What the exercise asks: The answer should be an exact copy of the lines from the one with "## constraint.sdc" through the end of the listing below, with no other lines.
━━━━━━━━━━━━━━━━━━━━━━━━━━━━━━
File: config.mk
export PLATFORM = sky130hd
export DESIGN_NAME = e2q_cordic_cell
export DESIGN_NICKNAME = d
export VERILOG_FILES = /design/src/rtl/e2q_pkg.sv /design/src/rtl/e2q_cordic_cell.sv
export SDC_FILE = /design/constraint.sdc
export NUM_CORES = 2
export LEC_CHECK = 0
export BUFFER_PORTS_ARGS = -buffer_cell sky130_fd_sc_hd__buf_2
export CAP_MARGIN = 20
export CELL_PAD_IN_SITES_DETAIL_PLACEMENT = 0
export CELL_PAD_IN_SITES_GLOBAL_PLACEMENT = 1
export CORE_MARGIN = 2
export CORE_UTILIZATION = 38
export DETAILED_ROUTE_END_ITERATION = 16
export PLACE_DENSITY_LB_ADDON = 0.12
export SLEW_MARGIN = 10
export SYNTH_ARGS = -nofsm -noshare
export SYNTH_HDL_FRONTEND = slang
export SYNTH_SLANG_ARGS = --single-unit
File: constraint.sdc
create_clock -name clk -period 5.7 [get_ports clk]
set_clock_uncertainty 0.1 [all_clocks]
set_input_delay 0 -clock clk [delete_from_list [all_inputs] [get_ports clk]]
set_output_delay 0 -clock clk [all_outputs]
set_load 0.01 [all_outputs]
## config.mk

```make
export PLATFORM = sky130hd
export DESIGN_NAME = moving_average_linear_map_flat
export DESIGN_NICKNAME = d
export VERILOG_FILES = /design/src/hw/rtl/mavg_pkg.sv /design/src/hw/rtl/mavg_if.sv /design/src/hw/rtl/moving_average_linear_map.sv /design/src/hw/rtl/mavg_ram.sv /design/src/hw/rtl/mavg_fifo.sv /design/src/hw/rtl/mavg_div.sv /design/src/hw/rtl/mavg_front.sv /design/src/hw/rtl/mavg_back.sv /design/src/flat_wrapper.sv
export SDC_FILE = /design/constraint.sdc
export NUM_CORES = 2
export LEC_CHECK = 0
export BUFFER_PORTS_ARGS = -buffer_cell sky130_fd_sc_hd__buf_2
export CAP_MARGIN = 20
export CORE_UTILIZATION = 30
export CTS_CLUSTER_DIAMETER = 120
export DETAILED_ROUTE_END_ITERATION = 12
export GPL_TIMING_DRIVEN = 1
export PLACE_DENSITY = 0.47
export SLEW_MARGIN = 10
export SYNTH_ARGS = -nofsm -noshare
export SYNTH_HDL_FRONTEND = slang
export SYNTH_HIERARCHICAL = 1
export SYNTH_SLANG_ARGS = --single-unit
```

## constraint.sdc

```tcl
create_clock -name clk -period 10.1 [get_ports clk]
set_input_delay 0.505 -clock clk [delete_from_list [all_inputs] [get_ports clk]]
set_output_delay 0.505 -clock clk [all_outputs]
set_load 0.02 [all_outputs]
```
━━━━━━━━━━━━━━━━━━━━━━━━━━━━━━
Result of this task:
## constraint.sdc

```tcl
create_clock -name clk -period 10.1 [get_ports clk]
set_input_delay 0.505 -clock clk [delete_from_list [all_inputs] [get_ports clk]]
set_output_delay 0.505 -clock clk [all_outputs]
set_load 0.02 [all_outputs]
```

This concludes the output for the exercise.